If I Took My Camera to the Camp Out

I would have snapped a picture of our tent in the woods.  I would have taken a picture of our queen sized air mattress before it deflated.  I would have taken a picture of the STP sleeping flat on the ground and me up in the air. A picture of my feet wearing my pink wool socks.   And one of my sleeping bag with a lump in the bottom where the SLD was snuggled.
I would have taken a picture of the campfire.  One with high dancing flames and another with red hot coals.  And the perfectly toasted marshmallow just before I put it inside a peanut butter oreo. S'moreos.  You would have taken a picture of me with my mouth open wide, stuffing a peanut butter s'moreo inside.  And one of everyone who ate a s'moreo.  
I would have taken a picture of the SLD in the kayak with the STP and myself.  It would have us all three perfectly framed.  Smiling. I would take it with a selfie stick (if I had one) so my face would not be disproportionately large and distorted.  And the SLD would be looking at the camera.  And the background would be lake and mountains with pine trees and blue skies with white clouds.

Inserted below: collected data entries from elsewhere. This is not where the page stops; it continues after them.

`config.mk`:
```
export PLATFORM = sky130hd
export DESIGN_NAME = branch_unit_flat
export DESIGN_NICKNAME = d
export VERILOG_FILES = /design/src/rtl/branch_unit_pkg.sv /design/src/rtl/branch_unit_if.sv /design/src/rtl/branch_ret_stack.sv /design/src/rtl/branch_unit.sv /design/src/flat_wrapper.sv
export SDC_FILE = /design/constraint.sdc
export NUM_CORES = 1
export LEC_CHECK = 0
export ABC_AREA = 1
export CAP_MARGIN = 10
export CORE_MARGIN = 4
export CORE_UTILIZATION = 49
export DETAILED_ROUTE_END_ITERATION = 6
export GPL_ROUTABILITY_DRIVEN = 0
export PLACE_DENSITY_LB_ADDON = 0.15
export SLEW_MARGIN = 20
export SYNTH_ARGS = -nofsm -noshare
export SYNTH_HDL_FRONTEND = slang
export SYNTH_SLANG_ARGS = --single-unit
```
`constraint.sdc`:
```
create_clock -name i_clk -period 2.2 [get_ports i_clk]
set_clock_uncertainty 0.05 [all_clocks]
set_input_delay 0.66 -clock i_clk [delete_from_list [all_inputs] [get_ports i_clk]]
set_output_delay 0.66 -clock i_clk [all_outputs]
set_load 0.02 [all_outputs]
```
`src/rtl/branch_unit_pkg.sv`:
```
// branch_unit_pkg: shared definitions for the branch unit.
//   op_e        - decoder operation encodings (SEQ/JMP/CALL/RET)
//   COND_ALWAYS - condition selector value meaning "unconditional"
//   cond_eval   - resolves a condition selector against a flag vector
package branch_unit_pkg;

    typedef enum logic [1:0] {
        OP_SEQ  = 2'b00,
        OP_JMP  = 2'b01,
        OP_CALL = 2'b10,
        OP_RET  = 2'b11
    } op_e;

    localparam int unsigned COND_ALWAYS = 0;

    // Widest flag vector cond_eval accepts; callers zero-extend into it.
    localparam int unsigned MAX_FLAGS = 32;

    // Selector 0 is always true, k in 1..n_flags picks flag k-1, anything
    // above n_flags is never true. neg inverts the result in every case.
    function automatic logic cond_eval(
        input int unsigned            cond,
        input logic                   neg,
        input logic [MAX_FLAGS-1:0]   flags,
        input int unsigned            n_flags
    );
        logic c;
        if (cond == COND_ALWAYS) begin
            c = 1'b1;
        end else if (cond <= n_flags) begin
            c = flags[5'(cond - 1)];
        end else begin
            c = 1'b0;
        end
        return c ^ neg;
    endfunction

endpackage

```
`src/rtl/branch_unit_if.sv`:
```
// branch_unit_if: decoder/fetch-side bundle of the branch unit.
//   master - decoder side: drives i_* (enable, op, condition, target,
//            flag load, error clear), observes o_* (pc, flags, taken,
//            stack occupancy, sticky errors)
//   slave  - branch unit side
interface branch_unit_if #(
    parameter int unsigned ADDR_W      = 8,
    parameter int unsigned N_FLAGS     = 3,
    parameter int unsigned STACK_DEPTH = 4
);
    localparam int unsigned COND_W = $clog2(N_FLAGS + 1);
    localparam int unsigned SP_W   = $clog2(STACK_DEPTH) + 1;

    logic                i_en;
    logic [1:0]          i_op;
    logic [COND_W-1:0]   i_cond;
    logic                i_neg;
    logic [ADDR_W-1:0]   i_target;
    logic                i_flag_we;
    logic [N_FLAGS-1:0]  i_flags;
    logic                i_clr_err;

    logic [ADDR_W-1:0]   o_pc;
    logic [N_FLAGS-1:0]  o_flags;
    logic                o_taken;
    logic [SP_W-1:0]     o_sp;
    logic                o_ovf;
    logic                o_unf;

    modport master (
        output i_en, i_op, i_cond, i_neg, i_target, i_flag_we, i_flags, i_clr_err,
        input  o_pc, o_flags, o_taken, o_sp, o_ovf, o_unf
    );

    modport slave (
        input  i_en, i_op, i_cond, i_neg, i_target, i_flag_we, i_flags, i_clr_err,
        output o_pc, o_flags, o_taken, o_sp, o_ovf, o_unf
    );
endinterface

```
`src/rtl/branch_ret_stack.sv`:
```
// branch_ret_stack: hardware return-address LIFO.
//   i_clk, i_rst_n - clock, async active-low reset (clears occupancy only)
//   i_push, i_data - push i_data (caller never pushes when full)
//   i_pop          - discard top entry (caller never pops when empty)
//   o_top          - current top entry (undefined when empty)
//   o_sp           - occupancy 0..STACK_DEPTH
//   o_full/o_empty - occupancy flags
module branch_ret_stack #(
    parameter int unsigned ADDR_W      = 8,
    parameter int unsigned STACK_DEPTH = 4
) (
    input  logic                                i_clk,
    input  logic                                i_rst_n,
    input  logic                                i_push,
    input  logic                                i_pop,
    input  logic [ADDR_W-1:0]                   i_data,
    output logic [ADDR_W-1:0]                   o_top,
    output logic [$clog2(STACK_DEPTH):0]        o_sp,
    output logic                                o_full,
    output logic                                o_empty
);
    localparam int unsigned IDX_W = $clog2(STACK_DEPTH);
    localparam int unsigned SP_W  = IDX_W + 1;

    logic [ADDR_W-1:0] mem [STACK_DEPTH];
    logic [SP_W-1:0]   sp_q;
    logic [IDX_W-1:0]  wr_idx;
    logic [IDX_W-1:0]  rd_idx;

    // Depth is a power of two, so the low bits of sp address the next free
    // slot and the low bits of sp-1 address the top.
    assign wr_idx = sp_q[IDX_W-1:0];
    assign rd_idx = IDX_W'(sp_q - 1'b1);

    always_ff @(posedge i_clk) begin
        if (i_push) begin
            mem[wr_idx] <= i_data;
        end
    end

    always_ff @(posedge i_clk or negedge i_rst_n) begin
        if (!i_rst_n) begin
            sp_q <= '0;
        end else if (i_push) begin
            sp_q <= sp_q + 1'b1;
        end else if (i_pop) begin
            sp_q <= sp_q - 1'b1;
        end
    end

    assign o_top   = mem[rd_idx];
    assign o_sp    = sp_q;
    assign o_full  = (sp_q == SP_W'(STACK_DEPTH));
    assign o_empty = (sp_q == '0);
endmodule

```
`src/rtl/branch_unit.sv`:
```
// branch_unit: per-cycle sequential/jump/call/return decision and PC state.
//   i_clk, i_rst_n - clock, async active-low reset
//   bus (slave)    - decoder inputs (op, condition, target, flag load,
//                    error clear) and registered outputs (pc, flags,
//                    taken pulse, stack occupancy, sticky ovf/unf)
module branch_unit
    import branch_unit_pkg::*;
#(
    parameter int unsigned       ADDR_W      = 8,
    parameter int unsigned       N_FLAGS     = 3,
    parameter int unsigned       STACK_DEPTH = 4,
    parameter logic [ADDR_W-1:0] RESET_PC    = '0
) (
    input  logic         i_clk,
    input  logic         i_rst_n,
    branch_unit_if.slave bus
);
    localparam int unsigned SP_W = $clog2(STACK_DEPTH) + 1;

    logic [ADDR_W-1:0]    pc_q;
    logic [N_FLAGS-1:0]   flags_q;
    logic                 taken_q;
    logic                 ovf_q;
    logic                 unf_q;

    logic [N_FLAGS-1:0]   eff_flags;
    logic [MAX_FLAGS-1:0] flags_ext;
    logic                 cond;
    logic [ADDR_W-1:0]    pc_inc;
    logic [ADDR_W-1:0]    pc_nxt;
    logic                 push;
    logic                 pop;
    logic                 take;
    logic                 set_ovf;
    logic                 set_unf;

    logic [ADDR_W-1:0]    stk_top;
    logic [SP_W-1:0]      stk_sp;
    logic                 stk_full;
    logic                 stk_empty;

    // A flag load in the same cycle is visible to this cycle's condition.
    assign eff_flags = bus.i_flag_we ? bus.i_flags : flags_q;
    assign pc_inc    = pc_q + 1'b1;

    always_comb begin
        flags_ext = '0;
        flags_ext[N_FLAGS-1:0] = eff_flags;
        cond = cond_eval(32'(bus.i_cond), bus.i_neg, flags_ext, N_FLAGS);
    end

    // Every action is gated by i_en here, so the stack and the taken pulse
    // need no further qualification downstream.
    always_comb begin
        pc_nxt  = pc_inc;
        push    = 1'b0;
        pop     = 1'b0;
        take    = 1'b0;
        set_ovf = 1'b0;
        set_unf = 1'b0;
        if (bus.i_en && cond) begin
            case (op_e'(bus.i_op))
                OP_JMP: begin
                    pc_nxt = bus.i_target;
                    take   = 1'b1;
                end
                OP_CALL: begin
                    if (!stk_full) begin
                        push   = 1'b1;
                        pc_nxt = bus.i_target;
                        take   = 1'b1;
                    end else begin
                        set_ovf = 1'b1;
                    end
                end
                OP_RET: begin
                    if (!stk_empty) begin
                        pop    = 1'b1;
                        pc_nxt = stk_top;
                        take   = 1'b1;
                    end else begin
                        set_unf = 1'b1;
                    end
                end
                default: ;
            endcase
        end
    end

    always_ff @(posedge i_clk or negedge i_rst_n) begin
        if (!i_rst_n) begin
            pc_q    <= RESET_PC;
            flags_q <= '0;
            taken_q <= 1'b0;
            ovf_q   <= 1'b0;
            unf_q   <= 1'b0;
        end else begin
            if (bus.i_en) begin
                pc_q <= pc_nxt;
            end
            flags_q <= eff_flags;
            taken_q <= take;
            // A new error on the clearing edge still sets the bit.
            ovf_q   <= set_ovf | (ovf_q & ~bus.i_clr_err);
            unf_q   <= set_unf | (unf_q & ~bus.i_clr_err);
        end
    end

    branch_ret_stack #(
        .ADDR_W      (ADDR_W),
        .STACK_DEPTH (STACK_DEPTH)
    ) u_stack (
        .i_clk   (i_clk),
        .i_rst_n (i_rst_n),
        .i_push  (push),
        .i_pop   (pop),
        .i_data  (pc_inc),
        .o_top   (stk_top),
        .o_sp    (stk_sp),
        .o_full  (stk_full),
        .o_empty (stk_empty)
    );

    assign bus.o_pc    = pc_q;
    assign bus.o_flags = flags_q;
    assign bus.o_taken = taken_q;
    assign bus.o_sp    = stk_sp;
    assign bus.o_ovf   = ovf_q;
    assign bus.o_unf   = unf_q;
endmodule
```
`src/flat_wrapper.sv`:
```
// flat-port wrapper written by rule: the top's interface ports become plain ports
module branch_unit_flat import branch_unit_pkg::*;
#(
    parameter int unsigned       ADDR_W      = 8,
    parameter int unsigned       N_FLAGS     = 3,
    parameter int unsigned       STACK_DEPTH = 4,
    parameter logic [ADDR_W-1:0] RESET_PC    = '0
)
  (i_clk, i_rst_n, bus_i_en, bus_i_op, bus_i_cond, bus_i_neg, bus_i_target, bus_i_flag_we, bus_i_flags, bus_i_clr_err, bus_o_pc, bus_o_flags, bus_o_taken, bus_o_sp, bus_o_ovf, bus_o_unf);
  branch_unit_if #(.ADDR_W(ADDR_W), .N_FLAGS(N_FLAGS), .STACK_DEPTH(STACK_DEPTH)) bus_i ();
  input  logic i_clk;
  input  logic i_rst_n;
  input wire logic [$bits(bus_i.i_en)-1:0] bus_i_en;
  input wire logic [$bits(bus_i.i_op)-1:0] bus_i_op;
  input wire logic [$bits(bus_i.i_cond)-1:0] bus_i_cond;
  input wire logic [$bits(bus_i.i_neg)-1:0] bus_i_neg;
  input wire logic [$bits(bus_i.i_target)-1:0] bus_i_target;
  input wire logic [$bits(bus_i.i_flag_we)-1:0] bus_i_flag_we;
  input wire logic [$bits(bus_i.i_flags)-1:0] bus_i_flags;
  input wire logic [$bits(bus_i.i_clr_err)-1:0] bus_i_clr_err;
  output wire logic [$bits(bus_i.o_pc)-1:0] bus_o_pc;
  output wire logic [$bits(bus_i.o_flags)-1:0] bus_o_flags;
  output wire logic [$bits(bus_i.o_taken)-1:0] bus_o_taken;
  output wire logic [$bits(bus_i.o_sp)-1:0] bus_o_sp;
  output wire logic [$bits(bus_i.o_ovf)-1:0] bus_o_ovf;
  output wire logic [$bits(bus_i.o_unf)-1:0] bus_o_unf;
  assign bus_i.i_en = bus_i_en;
  assign bus_i.i_op = bus_i_op;
  assign bus_i.i_cond = bus_i_cond;
  assign bus_i.i_neg = bus_i_neg;
  assign bus_i.i_target = bus_i_target;
  assign bus_i.i_flag_we = bus_i_flag_we;
  assign bus_i.i_flags = bus_i_flags;
  assign bus_i.i_clr_err = bus_i_clr_err;
  assign bus_o_pc = bus_i.o_pc;
  assign bus_o_flags = bus_i.o_flags;
  assign bus_o_taken = bus_i.o_taken;
  assign bus_o_sp = bus_i.o_sp;
  assign bus_o_ovf = bus_i.o_ovf;
  assign bus_o_unf = bus_i.o_unf;
  branch_unit #(.ADDR_W(ADDR_W), .N_FLAGS(N_FLAGS), .STACK_DEPTH(STACK_DEPTH), .RESET_PC(RESET_PC)) u_core (.i_clk(i_clk), .i_rst_n(i_rst_n), .bus(bus_i));
endmodule
```
==> results.toml <==
[outcome]
status = "complete, no violations"

[sta]
finalHoldViolCount = 0
finalCritPeriodShare_pct = 98.31
period_needed_ns = 2.163
slew_viol_final = 0
finalSetupViolCount = 0
timing.final.ws_setup_ns = 0.03716
setup_tns_ns = 0
holdWs_ns = 0.4658
worst_pin_slew_ns = 0.4004
max_freq_ghz = 0.4624
relSlewSlack_pct = 73.21

[drt]
drt_iter0_drc = 144
vias = 2321
drc = 0
antenna_left = 0
routed_wl_mm = 6.492
dr.pass1.iters = 4
viasPerCell = 4.959
wl_per_cell_um = 13.87

[finish]
multiInputGateArea_mm2 = 0.001181
postLayoutCoreUtil_pct = 70.13
drive_above_1_share_pct = 21.36
area_delta_synth_final_pct = 36.94
final_nets = 426
fillers = 424
register_area_mm2 = 0.001388
insertedDiodeCount = 0
stdcell_area_mm2 = 0.003627
final_cells = 468

[pwr]
pwr-share-comb_pct = 49.6
power.share.clock_pct = 14.7
switchingPower_mw = 1.517
power_density_mw_per_mm2 = 999.7
seqPwrFrac_pct = 35.7
total_power_mw = 3.626
p_int_mw = 2.110
ir_worst_vdd_mv = 0.6115
swShare_pct = 41.82
p_leak_nw = 1.671

[global_route]
antenna_found_initial = 0
grt_pass1_vias = 2204
grt_pass1_wl_mm = 10.48
grt_max_degree = 20
grt_overflow = 0
grt.total_usage_pct = 21.29

[clock_network]
insertion_delay_ns = 0.30
cts_tree = "built"
clockRootBuffer = "clkbuf_8"
clockBufferDepth = 2
cts.sinks = 49
ctsHoldBuffers = 0
cts_buffers = 5
path_clk_slew_ns = 0.09
htreeDepth = 2

[worst_setup_path]
worstSetupStartpointType = "flop"
cp_cell_sequence = "clkdlybuf4s50_1"
arrival_ns = 1.45
crit_buf_inv = 1
r2r_slack_ns = 0.21
crit_slowest_cell = "clkdlybuf4s50_1"
critical_path_required_ns = 1.49
path_delay_family = "buffers and inverters"
cpPeakStageDelay_ns = 0.66
critPathMaxFanout = 6
end_kind = "primary output"
path_class = "reg2out"

[floorplan]
die_x_um = 81.53
die-area_mm2 = 0.006646
rows = 26
start_util_pct = 51.21
core_area_mm2 = 0.005172
die_h_um = 81.53
io_pins = 38

[yosys]
synth_edf_count = 32
seq_area_frac_synth_pct = 52.34
async_reset_ff_share_pct = 34.69
synth_top_area_share_pct = 36.28
synthCells = 319
yosysMostFrequentCell = "nand2_1"
ys_top_cells_by_count = "134 x nand2_1, 35 x nand3_1, 32 x edfxtp_1"
yosys_warnings = 0
ys_seq_elements = 49
syn-num-nets = 348
synth_flop_cell = "edfxtp_1"
synth.avg_cell_area_um2 = 8.303
synth_largest_area_cell = "edfxtp_1"
synth_area_leaders = "edfxtp_1 36%, nand2_1 19%, dfrtp_1 16%"
syn_area_mm2 = 0.002649
synth.lib_cells_used.distinct = 28

[placement]
dp.cells = 457
hpwl_mm = 4.889
place_area_mm2 = 0.003437
pre_cts_slack_ns = -0.7182
port_buffers = 37

[min_path]
hp-class = "reg2reg"

[job]
maxCapViolations = 0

I would have taken a picture of the cow and calf moose along the shore of Sibley Lake.  You would be able to see what large majestic animals they are.  I would have taken a picture of the beaver dam and the pine tree the beavers were cutting down. Cut deep in on opposite sides of the tree.  I would have taken a close up of the wood chips on the ground around the tree so you could imagine how big and strong beaver teeth must be.  I would have taken a picture of the seaweed in the lake shimmering as its flat surface reflected the sun.  And a picture of the kayaks on top or the car.  
I would have taken a picture of the glassy lake surface when we went back for an evening kayak ride. And a million of the sunset.  From the lake.  From the car.  Glory rays shooting up from the horizon. You know I would.
I would have taken a picture of the STP preaching at the worship service outside.  And I would have snapped one of my friend Lisa standing behind her tripod on top of an ATV taking the group picture. And a picture of all the church campers lined up waiting for fellowship dinner.  
At least one of the rocks we went to see on the ATV.  The ones we climbed over and on.  I would have posed by the hoodoo so it looked like I was holding it up and I would have asked the STP to take my picture.  And I would have taken a picture of the deep pool in the stream so I could remember how clear the water was and how I could see the fish swimming.  
I would have taken a picture of the food I cooked and the food I ate.  Pizza Nachos.  Salmon/green bean foil packets.  Taco salad.  
I would have taken a picture of our tent coming down.  The empty campsite.  Of two little ones stomping their feet and refusing to leave when their parents insisted it was time to go home.   Because I felt the same way.  

And then I would leave the pictures on my camera.  Or delete them by accident.